*** Begin section ***

==> flow/design.v <==
`timescale 1ns/10ps
module  CED(
	input  clk,
	input  rst,
	input  enable,
	output reg ird,
	input  [7:0] idata,	
	output reg [13:0] iaddr,
	output reg cwr_mag_0,
	output reg [12:0] cdata_mag_wr0,
	output reg crd_mag_0,
	input  [12:0] cdata_mag_rd0,
	output reg [13:0] caddr_mag_0,
	output reg cwr_ang_0,
	output reg [12:0] cdata_ang_wr0,
	output reg crd_ang_0,
	input  [12:0] cdata_ang_rd0,
	output reg [13:0] caddr_ang_0,
	output reg cwr1,
	output reg [12:0] cdata_wr1,
	output reg crd1,
	input  [12:0] cdata_rd1,
	output reg [13:0] caddr_1,
	output reg cwr2,
	output reg [12:0] cdata_wr2,
	output reg [13:0] caddr_2,
	output reg done
);
reg [5:0] state,next_state,i;
reg [7:0] Grayscale_temp[0:8];
reg signed [12:0] magnitude_L0[0:8];
reg [12:0] angle_L0[0:8];
reg signed [12:0] Gx,Gy,magnitude;
reg signed [12:0] Gx_abs,Gy_abs;
reg [15:0] n,j;
reg [12:0]angle;
reg signed[28:0] Gy_temp,angle_tmp, Gy_temp1;
parameter INIT=5'd0,GRAYSCALE_ADDR=5'd1,WAIT=5'd2,GRAYSCALE_DATA=5'd3,
          LAYER0=5'd4,INIT1=5'd5,LAYER1_ADDR=5'd6,WAIT1=5'd7,LAYER1_DATA=5'd8,
		  LAYER1_DATA1=5'd9,NMS=5'd10,INIT2=5'd11,LAYER2_ADDR=5'd12,
		  WAIT2=5'd13,LAYER2_DATA=5'd14,LAYER2_DATA1=5'd15,HT=5'd16,FINISHED=5'd17;
always @(posedge clk or posedge rst ) begin
  if(rst) state<=INIT;
  else state<=next_state;
end
always @(*) begin
	case (state)
		INIT:begin
		  next_state=(enable)?GRAYSCALE_ADDR:INIT;
		end 
		GRAYSCALE_ADDR:begin
		  next_state=WAIT;
		end
        WAIT:begin
		   next_state=GRAYSCALE_DATA;
		end
        GRAYSCALE_DATA:begin
			next_state=(i>8)?LAYER0:GRAYSCALE_ADDR;  
		end
		LAYER0:begin
		   next_state=(j>15875)?INIT1:GRAYSCALE_ADDR;
		end
        INIT1:begin
          next_state=LAYER1_ADDR;
        end
        LAYER1_ADDR:begin
            next_state=WAIT1;
	    end 
        WAIT1:begin
		   if((n>0&&n<125)||(n%126==0)||(n%126==125)||(n>15750&&n<15875))next_state=LAYER1_DATA1;
		   else next_state=LAYER1_DATA;
		end
		LAYER1_DATA:begin
		  next_state=(i>8)?NMS:LAYER1_ADDR; 
		end
		LAYER1_DATA1:begin
          next_state=LAYER1_ADDR;
		end
        NMS:begin
		  next_state=(n>15875)?INIT2:LAYER1_ADDR;
		end
		INIT2:begin
		  next_state=LAYER2_ADDR;
		end
		LAYER2_ADDR:begin
		  next_state=WAIT2;
		end
		WAIT2:begin
		  if((n>0&&n<125)||(n%126==0)||(n%126==125)||(n>15750&&n<15875))next_state=LAYER2_DATA1;
		  else next_state=LAYER2_DATA;
		end
		LAYER2_DATA:begin
		  next_state=(i>8)?HT:LAYER2_ADDR; 
		end
		LAYER2_DATA1:begin
          next_state=LAYER2_ADDR;
		end
		HT:begin
		  next_state=(n>15875)?FINISHED:LAYER2_ADDR;
		end
		default:begin
		  next_state=state;
		end 
	endcase	
end
always @(posedge clk) begin
		case (state)
		INIT:begin
		  n=0;
		  i=0;
		  j=0;
		  done=0;
		  ird=0;
		  cwr_mag_0=0;
		  cwr_ang_0=0;
		  crd_mag_0=0;
		  crd_ang_0=0;
		  cwr1=0;
		  crd1=0;
		  cwr2=0;
		  angle=0;
		  angle_tmp=0;
		end 
		GRAYSCALE_ADDR:begin
		  ird=1;
		  cwr_ang_0=0;
		  cwr_mag_0=0;
		  if (i==0)iaddr=n;
		  else if(i==1)iaddr=n+1;
		  else if(i==2)iaddr=n+2;
		  else if(i==3)iaddr=n+128;
		  else if(i==4)iaddr=n+129;
		  else if(i==5)iaddr=n+130;
		  else if(i==6)iaddr=n+256;
		  else if(i==7)iaddr=n+257;
		  else iaddr=n+258; 
		end
		WAIT:begin
		  angle=0;
		  angle_tmp=0;
		end
        GRAYSCALE_DATA:begin
		  Grayscale_temp[i]=idata;
		  i=i+1;
		end
		LAYER0:begin
		  i=0;
		  ird=0;
		  cwr_ang_0=1;
		  cwr_mag_0=1;
		  n=(n%128==125)?n+3:n+1;
		  Gx=-(Grayscale_temp[0])+Grayscale_temp[2]-(Grayscale_temp[3]<<1)+
		     (Grayscale_temp[5]<<1)-Grayscale_temp[6]+Grayscale_temp[8];
		  Gy=-Grayscale_temp[0]-(Grayscale_temp[1]<<1)-Grayscale_temp[2]+
		     Grayscale_temp[6]+(Grayscale_temp[7]<<1)+Grayscale_temp[8];
          Gx_abs=(Gx[12]==1)?-Gx:Gx;
          Gy_abs=(Gy[12]==1)?-Gy:Gy;
		  magnitude=Gx_abs+Gy_abs;
          angle_tmp=(Gx!=0)?(Gy<<16)/Gx:Gx;
		  if(angle_tmp<$signed(29'h00006A09) && angle_tmp>$signed(29'h1FFF95F7))begin                         
			if (Gx!=0&&Gy==0)angle=13'h00;
			else if (Gx==0&&Gy!=0)angle=13'h5a;
			else angle=13'h00;
		  end         
		  else if(angle_tmp>$signed(29'h00006A09) && angle_tmp<$signed(29'h00026A09))angle=13'h2d;            
		  else if(angle_tmp>$signed(29'h00026A09) || angle_tmp<$signed(29'h1FFD95F7))angle=13'h5a;            
		  else angle=13'h87;
		  caddr_mag_0=j;
		  cdata_mag_wr0=magnitude;
		  caddr_ang_0=j;
          cdata_ang_wr0=angle;
		  j=j+1;
		end
        INIT1:begin
		  j=0;
		  n=0;
		  i=0;
		  cwr_ang_0=0;
		  cwr_mag_0=0;
        end
		LAYER1_ADDR:begin
		  if ((n>0&&n<125)||(n%126==0)||(n%126==125)||(n>15750&&n<15875)) begin
		    cwr1=0;
			caddr_1=n;
		  end
          else begin
		    crd_ang_0=1;
		    crd_mag_0=1;
			cwr1=0;
			if (i==0)begin
			  caddr_ang_0=j;
			  caddr_mag_0=j;
			end
		    else if(i==1)begin
			  caddr_ang_0=j+1;
			  caddr_mag_0=j+1;
			end
		    else if(i==2)begin
			  caddr_ang_0=j+2;
			  caddr_mag_0=j+2;
			end
		    else if(i==3)begin
			  caddr_ang_0=j+126;
			  caddr_mag_0=j+126;
			end
		    else if(i==4)begin
			  caddr_ang_0=j+127;
			  caddr_mag_0=j+127;
			end
		    else if(i==5)begin
			  caddr_ang_0=j+128;
			  caddr_mag_0=j+128;
			end
		    else if(i==6)begin
			  caddr_ang_0=j+252;
			  caddr_mag_0=j+252;
			end
		    else if(i==7)begin
			  caddr_ang_0=j+253;
			  caddr_mag_0=j+253;
			end
		    else begin
			  caddr_ang_0=j+254;
			  caddr_mag_0=j+254;
			end
		  end
		end
		LAYER1_DATA:begin
		  angle_L0[i]=cdata_ang_rd0;
		  magnitude_L0[i]=cdata_mag_rd0;
		  i=i+1;
		end
		LAYER1_DATA1:begin
          	cwr1=1;
			cdata_wr1=0;
			n=n+1;
		end
		NMS:begin
		  crd_ang_0=0;
		  crd_mag_0=0;
		  cwr1=1;
		  caddr_1=n;
		  if (angle_L0[4]==13'h00) begin
            cdata_wr1=(magnitude_L0[4]>=magnitude_L0[3]
			          &&magnitude_L0[4]>=magnitude_L0[5])?magnitude_L0[4]:0;			
		  end
		  else if (angle_L0[4]==13'h2d) begin
			cdata_wr1=(magnitude_L0[4]>=magnitude_L0[2]
			          &&magnitude_L0[4]>=magnitude_L0[6])?magnitude_L0[4]:0;	
		  end
          else if (angle_L0[4]==13'h5a) begin
			cdata_wr1=(magnitude_L0[4]>=magnitude_L0[1]
			          &&magnitude_L0[4]>=magnitude_L0[7])?magnitude_L0[4]:0;	
		  end
		  else begin
			cdata_wr1=(magnitude_L0[4]>=magnitude_L0[0]
			          &&magnitude_L0[4]>=magnitude_L0[8])?magnitude_L0[4]:0;
		  end
		  j=(j%126==123)?j+3:j+1;
		  n=n+1;
		  i=0;
		end
		INIT2:begin
		  j=0;
		  n=0;
		  i=0;
          cwr1=0;
		end
		LAYER2_ADDR:begin
		  if ((n>0&&n<125)||(n%126==0)||(n%126==125)||(n>15750&&n<15875)) begin
		    cwr2=0;
			caddr_2=n;
		  end
          else begin
            crd1=1;
			cwr2=0;
			if (i==0)caddr_1=j;
		    else if(i==1)caddr_1=j+1;
		    else if(i==2)caddr_1=j+2;
		    else if(i==3)caddr_1=j+126;
		    else if(i==4)caddr_1=j+127;
		    else if(i==5)caddr_1=j+128;
		    else if(i==6)caddr_1=j+252;
		    else if(i==7)caddr_1=j+253;
		    else caddr_1=j+254;
		  end
		end
		LAYER2_DATA:begin
		  magnitude_L0[i]=cdata_rd1;
		  i=i+1;
		end	
		LAYER2_DATA1:begin
          	cwr2=1;
			cdata_wr2=0;
			n=n+1;
		end
		HT:begin
          crd1=0;
		  cwr2=1;
		  caddr_2=n;
          if (magnitude_L0[4]>=13'd100)cdata_wr2=13'd255;
		  else if(magnitude_L0[4]<13'd50)cdata_wr2=13'd0;
		  else begin
			if ((magnitude_L0[0]>=13'd100)||(magnitude_L0[1]>=13'd100)||
			    (magnitude_L0[2]>=13'd100)||(magnitude_L0[3]>=13'd100)||
				(magnitude_L0[5]>=13'd100)||(magnitude_L0[6]>=13'd100)||
				(magnitude_L0[7]>=13'd100)||(magnitude_L0[8]>=13'd100)) begin
				cdata_wr2=13'd255;
			end
			else cdata_wr2=13'd0;
		  end
		  j=(j%126==123)?j+3:j+1;
		  n=n+1;
		  i=0;
		end
		FINISHED:begin
		  done=1;
		end
		default:begin
		end 
	endcase
end
endmodule
==> flow/run.sh <==
#!/bin/bash
# the make line also repeats each setting of config.mk as NAME=value (left out here)
make -C /OpenROAD-flow-scripts/flow DESIGN_CONFIG=/design/flow/config.mk WORK_HOME=/design/flow/orfs CLKGATE_MAP_FILE= finish
==> flow/config.mk <==
export PLATFORM = sky130hd
export DESIGN_NAME = CED
export DESIGN_NICKNAME = CED
export VERILOG_FILES = /design/flow/design.v
export SDC_FILE = /design/flow/constraint.sdc
export NUM_CORES = 4
export LEC_CHECK = 0
export ABC_AREA = 1
export CAP_MARGIN = 40
export CORE_MARGIN = 2
export CORE_UTILIZATION = 72
export CTS_CLUSTER_DIAMETER = 231
export CTS_CLUSTER_SIZE = 96
export PLACE_DENSITY = 0.4
export SLEW_MARGIN = 20
export TNS_END_PERCENT = 5
==> flow/constraint.sdc <==
create_clock -name core_clock -period 50.8 [get_ports {clk}]
set_input_delay 10.1600 -clock core_clock [delete_from_list [all_inputs] [get_ports {clk}]]
set_output_delay 10.1600 -clock core_clock [all_outputs]
set_load 0.01 [all_outputs]
==> results.json, run 1 <==
{
  "ff_type": "edfxtp_1",
  "synth-seq-area-share": 0.201,
  "syn-instance-count": 7577,
  "area_leaders": "edfxtp_1 (19%), ha_1 (15%), nand2_1 (13%)",
  "fa_ha_area_frac": 0.174,
  "top_cell": "nand2_1",
  "error": "[ERROR DPL-0038] Utilization greater than 100%, impossible to legalize",
  "top_area_frac": 0.192,
  "dieArea_um2": 73300,
  "place_area_um2": 66300,
  "fp_util": 0.729,
  "async_flop_share": 0.0520,
  "xor_area_frac": 0.0762,
  "ys_sh_aoi": 0.157,
  "synth.distinct_cells": 85,
  "avgSynthCellArea_um2": 6.76,
  "common_cells": "nand2_1 (1,776), inv_1 (1,153), ha_1 (629), nor2_1 (573), a21oi_1 (551)",
  "coreArea_um2": 70300,
  "ys_sh_simple": 0.285,
  "die_h_um": 271,
  "ys_warn_count": 4,
  "ys_chip_area_um2": 51300,
  "ys_ff": 346,
  "dp_hpwl_um": 175000,
  "stop_stage": "clock tree synthesis (4_1_cts)",
  "num_io_pins": 181,
  "syn_area_um2": 51300,
  "yosysTopAreaCell": "edfxtp_1",
  "rows": 97,
  "status": "did not finish",
  "ys_cells": 7577,
  "die_width_um": 271,
  "place.gp.congestion": 1.08,
  "muxShareOfSynthArea": 0.00137,
  "edf_count": 328,
  "logic_family": "simple AND/OR/NAND/NOR gates",
  "numPortBuffers": 170
}
[stage by stage]
stage / hold slack (ns) / std cells / setup slack (ns) / setup TNS (ns)
after floorplan: 0.331 / 7721 / -12.63 / -75.08
after global placement: 0.340 / 10200 / -12.40 / -74.16
after detailed placement: 0.345 / 10200 / -20.16 / -120.70
==> inputs of run 2 (changes only) <==
Settings changed: ABC_AREA 1 to not set, CAP_MARGIN 40 to 25, CELL_PAD_IN_SITES_DETAIL_PLACEMENT set to 2, CORE_ASPECT_RATIO set to 1.94, CORE_UTILIZATION 72 to 53, CTS_CLUSTER_DIAMETER 231 to not set, CTS_CLUSTER_SIZE 96 to not set, MAX_ROUTING_LAYER set to met4, PLACE_DENSITY 0.4 to 0.63, SLEW_MARGIN 20 to 30, TNS_END_PERCENT 5 to 55.
Clock period 50.8 ns to 52.0 ns, I/O delays scaled along.
==> run 2 against run 1 <==
Against the previous run:
- the run fails in detailed placement (3_5_place_dp)
- die area up 37%
- area after synthesis up 1.0%
- synthesized cell count down 13%
==> results.json, run 2 <==
{
  "logic_family": "AND-OR/OR-AND gates",
  "ys_cells": 6576,
  "fp_util": 0.534,
  "top_cell": "ha_1",
  "stop_stage": "detailed placement (3_5_place_dp)",
  "place.gp.congestion": 1.06,
  "error": "Error: detail_place.tcl, 38 bad optional access",
  "ys_ff": 346,
  "common_cells": "ha_1 (629), nor2_1 (587), nand2_1 (519), inv_1 (494), a21oi_1 (446)",
  "syn-instance-count": 6576,
  "edf_count": 328,
  "fa_ha_area_frac": 0.173,
  "syn_area_um2": 51800,
  "numPortBuffers": 170,
  "dieArea_um2": 100000,
  "status": "did not finish",
  "die_h_um": 439,
  "coreArea_um2": 96900,
  "xor_area_frac": 0.0634,
  "top_area_frac": 0.190,
  "rows": 159,
  "ff_type": "edfxtp_1",
  "yosysTopAreaCell": "edfxtp_1",
  "synth-seq-area-share": 0.199,
  "async_flop_share": 0.0520,
  "num_io_pins": 181,
  "ys_warn_count": 4,
  "area_leaders": "edfxtp_1 (19%), ha_1 (15%), a21oi_1 (4.3%)",
  "ys_sh_simple": 0.214,
  "die_width_um": 228,
  "avgSynthCellArea_um2": 7.87,
  "synth.distinct_cells": 123,
  "ys_chip_area_um2": 51800,
  "muxShareOfSynthArea": 0.0312,
  "ys_sh_aoi": 0.261
}
-- run 2: per-stage QoR --
step              hold slack, ns
floorplan                  0.331
global placement           0.333
==> inputs of run 3 (changes only) <==
Settings changed: ABC_AREA set to 1, CAP_MARGIN 25 to 40, CELL_PAD_IN_SITES_DETAIL_PLACEMENT 2 to not set, CORE_ASPECT_RATIO 1.94 to not set, CORE_UTILIZATION 53 to 72, CTS_CLUSTER_DIAMETER set to 231, CTS_CLUSTER_SIZE set to 96, MAX_ROUTING_LAYER met4 to not set, PLACE_DENSITY 0.63 to 0.6, SETUP_SLACK_MARGIN set to -2.0, SLEW_MARGIN 30 to 20, TNS_END_PERCENT 55 to 5.
Clock period 52.0 ns to 47.4 ns, I/O delays scaled along.
==> run 3 against run 2 <==
Against the previous run:
- the flow stops in clock tree synthesis (4_1_cts)
- area after synthesis decreased by 0.99%
- synthesized cell count is 15% higher
- die area is 27% lower
==> results.json, run 3 <==
{
  "async_flop_share": 0.0520,
  "fa_ha_area_frac": 0.174,
  "rows": 97,
  "area_leaders": "edfxtp_1 (19%), ha_1 (15%), nand2_1 (13%)",
  "logic_family": "simple AND/OR/NAND/NOR gates",
  "place_inst": 10200,
  "yosysTopAreaCell": "edfxtp_1",
  "fp_util": 0.729,
  "status": "did not finish",
  "xor_area_frac": 0.0762,
  "synth.distinct_cells": 85,
  "avgSynthCellArea_um2": 6.76,
  "numPortBuffers": 170,
  "ys_cells": 7577,
  "top_cell": "nand2_1",
  "ff_type": "edfxtp_1",
  "die_h_um": 271,
  "dieArea_um2": 73300,
  "common_cells": "nand2_1 (1,776), inv_1 (1,153), ha_1 (629), nor2_1 (573), a21oi_1 (551)",
  "edf_count": 328,
  "muxShareOfSynthArea": 0.00137,
  "ys_ff": 346,
  "ys_sh_simple": 0.285,
  "coreArea_um2": 70300,
  "synth-seq-area-share": 0.201,
  "num_io_pins": 181,
  "place.gp.congestion": 1.07,
  "ys_sh_aoi": 0.157,
  "dp_hpwl_um": 172000,
  "syn-instance-count": 7577,
  "ys_warn_count": 4,
  "top_area_frac": 0.192,
  "error": "[ERROR DPL-0038] Utilization greater than 100%, impossible to legalize",
  "syn_area_um2": 51300,
  "ys_chip_area_um2": 51300,
  "die_width_um": 271,
  "stop_stage": "clock tree synthesis (4_1_cts)"
}
run 3: stage by stage:
stage	cell area [µm²]	hold WS, ns	setup slack [ns]	TNS (ns)
floorplan	52800	0.331	-16.03	-95.48
global placement	66200	0.339	-15.89	-95.15
detailed placement	66400	0.346	-22.49	-134.72
==> inputs of run 4 (changes only) <==
Settings changed: CELL_PAD_IN_SITES_DETAIL_PLACEMENT set to 0, CORE_UTILIZATION 72 to 70, CTS_CLUSTER_DIAMETER 231 to not set, CTS_CLUSTER_SIZE 96 to 40, GPL_ROUTABILITY_DRIVEN set to 0, GPL_TIMING_DRIVEN set to 1, HOLD_SLACK_MARGIN set to 0.28, PLACE_DENSITY 0.6 to not set, SETUP_SLACK_MARGIN -2.0 to -0.37, SLEW_MARGIN 20 to 10, TNS_END_PERCENT 5 to 55.
Clock period 47.4 ns to 62.1 ns, I/O delays scaled along.
==> run 4 against run 3 <==
Against the previous run:
- the run again fails in clock tree synthesis (4_1_cts)
- synthesized cell count stayed put
- area after synthesis stayed put
- die area is 2.8% higher
==> results.json, run 4 <==
{
  "status": "did not finish",
  "stop_stage": "clock tree synthesis (4_1_cts)",
  "error": "[ERROR DPL-0033] detailed placement checks failed during check placement.",
  "logic_family": "simple AND/OR/NAND/NOR gates",
  "fa_ha_area_frac": 0.174,
  "yosysTopAreaCell": "edfxtp_1",
  "ys_warn_count": 4,
  "dp_hpwl_um": 160000,
  "ys_chip_area_um2": 51300,
  "synth.distinct_cells": 85,
  "die_width_um": 275,
  "num_io_pins": 181,
  "avgSynthCellArea_um2": 6.76,
  "rows": 99,
  "die_h_um": 275,
  "ff_type": "edfxtp_1",
  "fp_util": 0.705,
  "top_cell": "nand2_1",
  "top_area_frac": 0.192,
  "edf_count": 328,
  "area_leaders": "edfxtp_1 (19%), ha_1 (15%), nand2_1 (13%)",
  "syn_area_um2": 51300,
  "common_cells": "nand2_1 (1,776), inv_1 (1,153), ha_1 (629), nor2_1 (573), a21oi_1 (551)",
  "ys_sh_aoi": 0.157,
  "syn-instance-count": 7577,
  "coreArea_um2": 72700,
  "ys_cells": 7577,
  "ys_sh_simple": 0.285,
  "dieArea_um2": 75400,
  "xor_area_frac": 0.0762,
  "muxShareOfSynthArea": 0.00137,
  "synth-seq-area-share": 0.201,
  "ys_ff": 346,
  "place_inst": 10200,
  "numPortBuffers": 170,
  "async_flop_share": 0.0520
}
==> run 4: per-stage QoR <==
stage | worst slack, ns | instance area, µm²
after floorplan | -0.655 | 53100
after global placement | -0.420 | 66000
after detailed placement | -5.47 | 66200
==> inputs of run 5 (changes only) <==
Settings changed: CAP_MARGIN 40 to 20, CELL_PAD_IN_SITES_DETAIL_PLACEMENT 0 to not set, CORE_UTILIZATION 70 to 68, CTS_CLUSTER_DIAMETER set to 260, CTS_CLUSTER_SIZE 40 to 34, GPL_ROUTABILITY_DRIVEN 0 to not set, GPL_TIMING_DRIVEN 1 to not set, HOLD_SLACK_MARGIN 0.28 to 0.27, SETUP_SLACK_MARGIN -0.37 to not set, SLEW_MARGIN 10 to 20, TNS_END_PERCENT 55 to not set.
Clock period 62.1 ns to 59.7 ns, I/O delays scaled along.
==> run 5 against run 4 <==
Against the previous run:
- synthesized cell count unchanged
- area after synthesis unchanged
- die area up 2.9%
- the flow stops in global routing (5_1_grt)
==> results.json, run 5 <==
{
  "synth.distinct_cells": 85,
  "cts.sinks": 346,
  "common_cells": "nand2_1 (1,776), inv_1 (1,153), ha_1 (629), nor2_1 (573), a21oi_1 (551)",
  "ys_sh_aoi": 0.157,
  "grt.overflow.total": 3763,
  "die_h_um": 279,
  "error": "[ERROR GRT-0116] Global routing finished with congestion. Check the congestion regions in the DRC Viewer.",
  "synth-seq-area-share": 0.201,
  "die_width_um": 279,
  "muxShareOfSynthArea": 0.00137,
  "dieArea_um2": 77600,
  "area_leaders": "edfxtp_1 (19%), ha_1 (15%), nand2_1 (13%)",
  "edf_count": 328,
  "ys_cells": 7577,
  "cts_buffers": 14,
  "avgSynthCellArea_um2": 6.76,
  "num_io_pins": 181,
  "stop_stage": "global routing (5_1_grt)",
  "async_flop_share": 0.0520,
  "place.gp.congestion": 1.08,
  "ff_type": "edfxtp_1",
  "place_inst": 10200,
  "top_area_frac": 0.192,
  "ys_warn_count": 4,
  "coreArea_um2": 74600,
  "ys_sh_simple": 0.285,
  "syn_area_um2": 51300,
  "fp_util": 0.687,
  "htreeDepth": 1,
  "ys_ff": 346,
  "logic_family": "simple AND/OR/NAND/NOR gates",
  "status": "did not finish",
  "top_cell": "nand2_1",
  "syn-instance-count": 7577,
  "track_usage": 0.964,
  "cts_buffer_depth": 3,
  "dp_hpwl_um": 158000,
  "numPortBuffers": 170,
  "rows": 100,
  "ys_chip_area_um2": 51300,
  "xor_area_frac": 0.0762,
  "yosysTopAreaCell": "edfxtp_1",
  "root_buffer": "clkbuf_16",
  "fa_ha_area_frac": 0.174
}
[run 5: what timing repair did]
| action | in CTS |
|---|---|
| setup buffers | 559 |
| pin swaps | 291 |
| hold buffers | 0 |
| gates resized | 313 |
| setup endpoints to repair | 6 |
| cloned | 2 |
[run 5: per-layer routing]
metal,overflow,GRT usage
met5,28,0.646
met4,1001,1.08
met3,110,0.818
met2,2524,1.15
met1,100,0.886
[run 5: stage by stage]
stage | setup slack, ns | cell area, µm²
floorplan | -2.80 | 53300
global placement | -2.67 | 66700
detailed placement | -7.83 | 66700
CTS | -3.97 | 72500
==> inputs of run 6 (changes only) <==
Settings changed: ABC_AREA 1 to not set, CORE_UTILIZATION 68 to 26, CTS_CLUSTER_DIAMETER 260 to not set, CTS_CLUSTER_SIZE 34 to not set, HOLD_SLACK_MARGIN 0.27 to not set, PLACE_DENSITY set to 0.6.
Clock period 59.7 ns to 143.0 ns, I/O delays scaled along.
==> run 6 against run 5 <==
Against the previous run:
- now clean on timing, DRC and antenna
- area after synthesis up 1.0%
- die area rose to 2.6 times the previous value
- synthesized cell count down 13%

*** End section ***

▸ **What you will do**: Starting at the line that contains "- die area rose", transcribe every line through the last line of the entries above, exactly, and nothing else.

▸ **Solution to this exercise**:
- die area rose to 2.6 times the previous value
- synthesized cell count down 13%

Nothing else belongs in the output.